Me dirigí al escritorio, prendí mi computadora y mientras se iniciaba, tomé ese tiempo para mirar a mis compañeros y colgar mi campera en el perchero. Me acomodé y comencé con el trabajo diario. De a poco los sonidos característicos de la oficina inundaron el ambiente. Trascurrió una hora tras otra después de un comienzo de día laboral diferente, para intentar convertirse en un día, digamos, “normal”. Y como todos los días, llegó el horario en que comienza el desfile, quién come qué cosa y quién va a comprar.

Agarré mi campera antes de que me hicieran algún pedido de comida extraño y salí de la oficina con rumbo al ascensor. Apreté el botón, para mi suerte, se detuvo y se abrieron las puertas. Y, como todos los días, pienso para mi interior: “Horario de mucha gente… Y no pienso esperar otro”.

Ingresé al ascensor y solo estaba el muchacho del delivery. Mientras descendíamos, tomé mi teléfono celular para ver la hora y la temperatura. Al levantar mi cabeza, vi al muchacho mirarse al espejo. La señal sonora marcó que llegamos a planta baja; descendió primero él y después yo, como de costumbre.

El día anterior, en aquel bar tradicional me sirvieron un café como hace tiempo no tomaba y quería volver a experimentar esa sensación. Caminé por la calle en sentido opuesto al tránsito en busca de esa infusión tan deseado. Mientras la puerta de vidrio se abría, sentí un escalofrío, al ver reflejada la imagen del otro ejecutivo que el día anterior había visto en el ascensor con aquella criatura.

De todos modos, entré al bar y busqué la misma mesa de antes, lejos de la puerta y con mi espalda dando contra la pared. El mismo mozo se acercó a la mesa y me consultó:

—¿Caballero, va a almorzar hoy?

—No, pero sí voy a querer un café doble bien caliente y rápido si puede ser, pero esta vez con tostadas, mermeladas y manteca. Pero por favor, que el cuchillo sea serrucho y no de los lisos —contesté.

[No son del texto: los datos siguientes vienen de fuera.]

`src/rtl/busErrPkg.sv`:
```
package busErrPkg;
  localparam int REG_W   = 32;
  localparam int DMD_BIT = 8;
  localparam int VLD_BIT = 12;
  localparam int EXT_BIT = 13;
  localparam int TC_LSB  = 16;
  localparam int TT_LSB  = 20;

  typedef struct packed {
    logic cntLoad;
    logic cntInc;
    logic dmdLoad;
    logic capLoad;
    logic capClear;
  } strobeT;
endpackage

```
`src/rtl/busErrCtrl.sv`:
```
module busErrCtrl
  import busErrPkg::*;
(
  input  logic   wrEn,
  input  logic   beCnt,
  input  logic   beCtl,
  input  logic   clrReq,
  input  logic   dmd,
  input  logic   cntSat,
  input  logic   capValid,
  input  logic   sglEccErr,
  input  logic   dblEccErr,
  input  logic   parityErr,
  input  logic   extTea,
  output strobeT stb,
  output logic   teaOut
);
  logic dataEn;
  logic sglHit;
  logic escalate;
  logic anyErr;

  always_comb begin
    dataEn       = !dmd;
    sglHit       = dataEn && sglEccErr;
    escalate     = sglHit && cntSat;
    teaOut       = escalate || (dataEn && (dblEccErr || parityErr));
    anyErr       = teaOut || extTea;
    stb.cntLoad  = wrEn && beCnt;
    stb.cntInc   = sglHit && !cntSat && !stb.cntLoad;
    stb.dmdLoad  = wrEn && beCtl;
    stb.capClear = wrEn && beCtl && clrReq;
    stb.capLoad  = anyErr && !capValid && !stb.capClear;
  end
endmodule

```
`src/rtl/busErrDpath.sv`:
```
module busErrDpath
  import busErrPkg::*;
#(
  parameter int CNT_W = 8,
  parameter int TT_W  = 5,
  parameter int TC_W  = 3
) (
  input  logic             clk,
  input  logic             rstN,
  input  strobeT           stb,
  input  logic [CNT_W-1:0] cntWrVal,
  input  logic             dmdWrVal,
  input  logic             extTea,
  input  logic [TT_W-1:0]  xferType,
  input  logic [TC_W-1:0]  xferCode,
  output logic             dmd,
  output logic             cntSat,
  output logic             capValid,
  output logic [REG_W-1:0] rdData
);
  localparam logic [CNT_W-1:0] CNT_MAX = {CNT_W{1'b1}};

  logic [CNT_W-1:0] cnt;
  logic             extFlag;
  logic [TT_W-1:0]  capType;
  logic [TC_W-1:0]  capCode;

  always_ff @(posedge clk or negedge rstN) begin
    if (!rstN) begin
      cnt <= '0;
    end else if (stb.cntLoad) begin
      cnt <= cntWrVal;
    end else if (stb.cntInc) begin
      cnt <= cnt + 1'b1;
    end
  end

  always_ff @(posedge clk or negedge rstN) begin
    if (!rstN) begin
      dmd <= 1'b0;
    end else if (stb.dmdLoad) begin
      dmd <= dmdWrVal;
    end
  end

  always_ff @(posedge clk or negedge rstN) begin
    if (!rstN) begin
      capValid <= 1'b0;
      extFlag  <= 1'b0;
      capType  <= '0;
      capCode  <= '0;
    end else if (stb.capClear) begin
      capValid <= 1'b0;
      extFlag  <= 1'b0;
    end else if (stb.capLoad) begin
      capValid <= 1'b1;
      extFlag  <= extTea;
      capType  <= xferType;
      capCode  <= xferCode;
    end
  end

  always_comb begin
    cntSat                   = (cnt == CNT_MAX);
    rdData                   = '0;
    rdData[CNT_W-1:0]        = cnt;
    rdData[DMD_BIT]          = dmd;
    rdData[VLD_BIT]          = capValid;
    rdData[EXT_BIT]          = extFlag;
    rdData[TC_LSB +: TC_W]   = capCode;
    rdData[TT_LSB +: TT_W]   = capType;
  end
endmodule

```
`src/rtl/busErrTrap.sv`:
```
module busErrTrap
  import busErrPkg::*;
#(
  parameter int CNT_W = 8,
  parameter int TT_W  = 5,
  parameter int TC_W  = 3
) (
  input  logic             clk,
  input  logic             rstN,
  input  logic             wrEn,
  input  logic [3:0]       wrBe,
  input  logic [REG_W-1:0] wrData,
  output logic [REG_W-1:0] rdData,
  input  logic             sglEccErr,
  input  logic             dblEccErr,
  input  logic             parityErr,
  input  logic             extTea,
  input  logic [TT_W-1:0]  xferType,
  input  logic [TC_W-1:0]  xferCode,
  output logic             teaOut
);
  strobeT stb;
  logic   dmd;
  logic   cntSat;
  logic   capValid;

  busErrCtrl ctrl_i (
    .wrEn      (wrEn),
    .beCnt     (wrBe[0]),
    .beCtl     (wrBe[1]),
    .clrReq    (wrData[VLD_BIT]),
    .dmd       (dmd),
    .cntSat    (cntSat),
    .capValid  (capValid),
    .sglEccErr (sglEccErr),
    .dblEccErr (dblEccErr),
    .parityErr (parityErr),
    .extTea    (extTea),
    .stb       (stb),
    .teaOut    (teaOut)
  );

  busErrDpath #(.CNT_W(CNT_W), .TT_W(TT_W), .TC_W(TC_W)) dpath_i (
    .clk      (clk),
    .rstN     (rstN),
    .stb      (stb),
    .cntWrVal (wrData[CNT_W-1:0]),
    .dmdWrVal (wrData[DMD_BIT]),
    .extTea   (extTea),
    .xferType (xferType),
    .xferCode (xferCode),
    .dmd      (dmd),
    .cntSat   (cntSat),
    .capValid (capValid),
    .rdData   (rdData)
  );
endmodule

```
`config.mk`:
```
export PLATFORM = sky130hd
export DESIGN_NAME = busErrTrap
export DESIGN_NICKNAME = d
export VERILOG_FILES = /design/src/rtl/busErrPkg.sv /design/src/rtl/busErrCtrl.sv /design/src/rtl/busErrDpath.sv /design/src/rtl/busErrTrap.sv
export SDC_FILE = /design/constraint.sdc
export NUM_CORES = 1
export LEC_CHECK = 0
export BUFFER_PORTS_ARGS = -buffer_cell sky130_fd_sc_hd__buf_2
export CELL_PAD_IN_SITES_DETAIL_PLACEMENT = 1
export CELL_PAD_IN_SITES_GLOBAL_PLACEMENT = 1
export CORE_AREA = 10 10 78 80
export DETAILED_ROUTE_END_ITERATION = 7
export DIE_AREA = 0 0 88 90
export PLACE_DENSITY = 0.81
export RECOVER_POWER = 25
export SETUP_SLACK_MARGIN = 0.5
export SYNTH_ARGS = -nofsm -noshare
export SYNTH_HDL_FRONTEND = slang
export SYNTH_SLANG_ARGS = --single-unit
```
`constraint.sdc`:
```
create_clock -name clk -period 2 [get_ports clk]
set_clock_uncertainty 0.1 [all_clocks]
set_input_delay 0.2 -clock clk [delete_from_list [all_inputs] [get_ports clk]]
set_output_delay 0.2 -clock clk [all_outputs]
set_load 0.05 [all_outputs]
```
# After elaboration in Yosys (flattened, before gate mapping)
# Index checks and enable logic that the tools add are counted.
totals:
  regBits: 19
  latchBits: 0
  mem_bits_rw: 0
  mem_bits_ro: 0
  in_bits: 51
  output_inout_bits: 33
  elab_cells: 36
  n_memories: 0
op_classes:
  add_sub_neg: 1
  multipliers: 0
  div_mod_pow: 0
  magnitude_cmp: 0
  n_eq_ne: 1
  shift: 0
  n_mux: 6
  bitwise_logic: 1
  n_reduce_logical: 21
ops:
  columns: ["op", "n"]
  rows:
  - ["8-bit two-way mux", 2]
  - ["1-bit logical AND", 10]
  - ["8-bit by 1-bit adder with 8-bit output (second input constant)", 1]
  - ["8-bit == test (second input constant)", 1]
  - ["1-bit logical NOT", 5]
  - ["1-bit two-way mux", 4]
  - ["2-bit nonzero test", 2]
  - ["1-bit logical OR", 3]
  - ["2-bit AND reduction", 1]
  - ["1-bit inverter", 1]

# Logic depth before layout (Yosys ltp)
logic_depth:
  word_depth: 9
  depth_mapped: 7
  ltp_nobuf: 6

# Modules after synthesis
# A second synthesis with hierarchy kept.
unflattened:
  cells_unflattened: 103
  hier_area_um2: 1052.3
modules_own_cells:
  columns: ["module", "instances", "cells_per_inst", "area_per_inst_um2", "seq_area_each_um2"]
  rows:
  - ["busErrDpath", 1, 94, 988.4, 475.5]
  - ["busErrCtrl", 1, 9, 63.8, 0.0]

# Worst setup path after synthesis
# OpenSTA, ideal clock, no wires.
synth_timing:
  path_type: "register -> register"
  from: "register dpath_i.cnt[0]"
  to: "register dpath_i.capCode[0]"
  setup_ps: 125
  arrival_time_ps: 2221
  required_time_ps: 1775
  path_slack_ps: -446
  stages_incl_launch_ff: 8
  path_buffers: 1
  period_less_slack_ps: 2446
  path_cell_list: "dfrtp_1 ha_1 nand3_1 o32a_2 inv_2 o21a_1 buf_6 mux2_2"
synth_via:
  elab_chain_cells: 7
synth_rtl:
  columns: ["item", "line", "rtl"]
  rows:
  - ["start: declaration", "busErrDpath.sv:23", "logic [CNT_W-1:0] cnt;"]
  - ["start signal: assignment", "busErrDpath.sv:32", "cnt <= cntWrVal;"]
  - ["start signal: assignment", "busErrDpath.sv:34", "cnt <= cnt + 1'b1;"]
  - ["8-bit == test", "busErrDpath.sv:64", "cntSat = (cnt == CNT_MAX);"]
  - ["1-bit logical AND", "busErrCtrl.sv:26", "escalate = sglHit && cntSat;"]
  - ["1-bit logical OR", "busErrCtrl.sv:27", "teaOut = escalate || (dataEn && (dblEccErr || parityErr));"]
  - ["named net teaOut", "busErrTrap.sv:20", "output logic teaOut"]
  - ["1-bit logical OR", "busErrCtrl.sv:28", "anyErr = teaOut || extTea;"]
  - ["1-bit logical AND (2 in a row)", "busErrCtrl.sv:33", "stb.capLoad = anyErr && !capValid && !stb.capClear;"]
  - ["2-bit AND reduction (no line)", null, null]
  - ["end signal: assignment", "busErrDpath.sv:59", "capCode <= xferCode;"]
  - ["end: declaration", "busErrDpath.sv:26", "logic [TC_W-1:0] capCode;"]
# The timed path passes the listed nets, and every way through them passes these cells.
# A chain may end at the register's enable or synchronous reset.

# Worst setup path after layout
layout_timing:
  from: "register dpath_i.dmd"
  to: "register dpath_i.capCode[2]"
layout_via:
  elab_chain_cells: 8
  word_cells_on_any_way: 9
  classes_between: "9 x reduce/logical"
layout_rtl:
  columns: ["item", "line", "rtl"]
  rows:
  - ["start: declaration", "busErrDpath.sv:16", "output logic dmd,"]
  - ["start signal: assignment", "busErrDpath.sv:42", "dmd <= dmdWrVal;"]
  - ["1-bit logical NOT *", "busErrCtrl.sv:24", "dataEn = !dmd;"]
  - ["1-bit logical AND", "busErrCtrl.sv:25", "sglHit = dataEn && sglEccErr;"]
  - ["1-bit logical AND", "busErrCtrl.sv:26", null]
  - ["1-bit logical OR *", "busErrCtrl.sv:27", null]
  - ["1-bit logical OR *", "busErrCtrl.sv:28", null]
  - ["1-bit logical AND * (2 in a row)", "busErrCtrl.sv:33", null]
  - ["2-bit AND reduction (no line) *", null, null]
# Mark *: on every way between the ends. The rest lies on a longest branch, timed or not.

==> flow_summary.yaml <==
route:
  wl_mm: 3.42
  routedWlPerCell_um: 15.6
  drtIter0Drc: 15
  vias: 979
  viasPerCell: 4.47
  drcViolationCount: 0
  first_pass_iters: 4
  drt.antenna.violating_nets: 0
critical_path:
  crit_start: "dpath_i.dmd"
  setup.worst_path.end_class: "flip-flop"
  slowest_delay_ns: 0.39
  worstReg2RegStart: "dpath_i.dmd"
  rr_worst_depth: 6
  crit_chain: "or2b_4, o32a_4, inv_8, o21a_1, buf_12, mux2_4"
  crit_type: "reg2reg"
  worstPathMaxFanout: 8
  crit_arrival_ns: 1.93
  crit_slowest_cell: "o32a_4"
  cp_num_cells: 6
  path_delay_family: "compound AO/OA/AOI/OAI gates"
  critPathRequiredTime_ns: 2.05
  crit_path_start_kind: "flip-flop"
  critPathBufInv: 2
synth:
  synth_ff_type: "dfrtp_1"
  yosysSeqAreaShare_pct: 44.8
  ys_top_cells_by_area: "dfrtp_1, buf_4, mux2_2, nand2_1, nor2_1"
  synth_edf_count: 0
  syn_inst: 106
  synth-async-reset-ratio_pct: 100
  ys_types: 33
  yosysTopAreaCell: "dfrtp_1"
  synth.avg_cell_area_um2: 10.0
  netlist.area_leader.share_pct: 44.8
  ys_ff_latch: 19
  netlist_area_um2: 1060
  yosys_warnings: 0
clocking:
  cts_tree: "done"
  tritoncts.num_buffers: 3
  root_buffer: "clkbuf_8"
  cts_max_path_buffers: 2
  worstSkewPairLatency_ns: 0.26
  clkSlewWorstSetupHoldPaths_ns: 0.07
  htreeDepth: 1
  clock-sinks: 19
final_layout:
  area_growth_pct: 48.2
  mostFrequentLayoutCell: "buf_2"
  final_cell_mix: "buf_2, conb_1, buf_4"
  drive_above_1_share_pct: 55.2
  nets: 218
  nFillCells: 550
  n_antenna_cell: 0
power:
  p_clk_share_pct: 15.6
  p_int_uw: 926
  pwr-share-seq_pct: 32.6
  leakage_nw: 0.750
  sw_frac_of_total_pct: 47.1
  peakVddDrop_uv: 368
  power.density_nw_per_um2: 1110
  switchingPower_uw: 826
  combPwrFrac_pct: 51.8
  total_power_mw: 1.75
timing:
  setup_viol: 0
  slew_violations: 0
  layout_worst_path_cycle_share_pct: 94.3
  rsz0062_at_grt: "yes"
  max_freq_mhz: 530
  relSlewSlack_pct: 27.2
  tightestPinTransition_ns: 1.09
  hold_ws_ns: 0.0395
  fin_crit_ns: 1.89
  hold_violations: 0
grt:
  grt_pass1_wl_mm: 5.08
  grt_use_total_pct: 7.89
  antenna_found_initial: 0
  grt_max_degree: 20
  grt_overflow: 0
  grt_pass1_vias: 1042
hold_path:
  worstHoldPathCells: 3
  min_from: "wrData[5]"
  min_path_type: "in2reg"
floorplanning:
  die_area_um2: 7920
  coreArea_um2: 4600
  start_util_pct: 23.1
  die_height_um: 90
  io_pins: 84
  std_cell_rows: 25
  die_w_um: 88
placed_design:
  port_buffers: 46
  gp_congestion: 0.773
  post-dp-hpwl_mm: 2.66
flow_run:
  cap_violations: 0
outcome:
  run_status: "finished clean"
===== src/rtl/vbt_raster.sv =====
// Dot/line raster counter with odd-frame short pre-render line.
// Assumes LINES-1 is the pre-render line and line 0 follows it.
// The render enable is sampled once per frame at SAMPLE_DOT of that line.
module vbt_raster #(
    parameter int DOTS       = 341,
    parameter int LINES      = 262,
    parameter int START_LINE = 241,
    parameter int SAMPLE_DOT = 337,
    parameter int DOT_W      = 9,
    parameter int LINE_W     = 9
) (
    input  logic              clk,
    input  logic              rst_n,
    input  logic              render_en,
    output logic [DOT_W-1:0]  dot_o,
    output logic [LINE_W-1:0] line_o,
    output logic              odd_o
);
    localparam logic [DOT_W-1:0]  LAST_DOT  = DOT_W'(DOTS - 1);
    localparam logic [DOT_W-1:0]  SHORT_DOT = DOT_W'(DOTS - 2);
    localparam logic [DOT_W-1:0]  SMP_DOT   = DOT_W'(SAMPLE_DOT);
    localparam logic [LINE_W-1:0] PRE_LINE  = LINE_W'(LINES - 1);
    localparam logic [LINE_W-1:0] RST_LINE  = LINE_W'(START_LINE);

    logic [DOT_W-1:0]  dot_q;
    logic [LINE_W-1:0] line_q;
    logic              odd_q;
    logic              render_smp;
    logic              on_pre;
    logic              skip_now;
    logic              line_end;

    // Decide whether the current dot is the last one of its line
    always_comb begin
        on_pre   = (line_q == PRE_LINE);
        skip_now = on_pre && odd_q && render_smp && (dot_q == SHORT_DOT);
        line_end = (dot_q == LAST_DOT) || skip_now;
    end

    // Capture the render enable at the sample dot of the pre-render line
    always_ff @(posedge clk) begin
        if (!rst_n)
            render_smp <= 1'b0;
        else if (on_pre && dot_q == SMP_DOT)
            render_smp <= render_en;
    end

    // Advance dot, line and frame parity
    always_ff @(posedge clk) begin
        if (!rst_n) begin
            dot_q  <= '0;
            line_q <= RST_LINE;
            odd_q  <= 1'b0;
        end else if (line_end) begin
            dot_q <= '0;
            if (on_pre) begin
                line_q <= '0;
                odd_q  <= ~odd_q;
            end else begin
                line_q <= line_q + 1'b1;
            end
        end else begin
            dot_q <= dot_q + 1'b1;
        end
    end

    assign dot_o  = dot_q;
    assign line_o = line_q;
    assign odd_o  = odd_q;


    range_chk: assert property (@(posedge clk) disable iff (!rst_n)
        (dot_q <= LAST_DOT) && (line_q <= PRE_LINE));


    parity_edge_chk: assert property (@(posedge clk) disable iff (!rst_n)
        (odd_q != $past(odd_q)) |-> (line_q == '0 && dot_q == '0));


    short_line_chk: assert property (@(posedge clk) disable iff (!rst_n)
        (on_pre && dot_q == LAST_DOT) |-> !(odd_q && render_smp));

endmodule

El mozo se alejó caminando hacia la barra a encargar mi pedido y se quedó parado junto a la caja, hablando con alguien (supongo que debería ser el encargado del café). Mientras eso sucedía, yo seguía mirando fijamente la puerta de entrada, cuando de repente, se abrió lentamente y eran un par de mujeres que venían de comprar por la zona, sus bolsas de la tienda las delataban. Un hombre mantuvo la puerta abierta mientras ellas entraban, y unos segundos después, volví a ver el mismo rostro de aquella noche.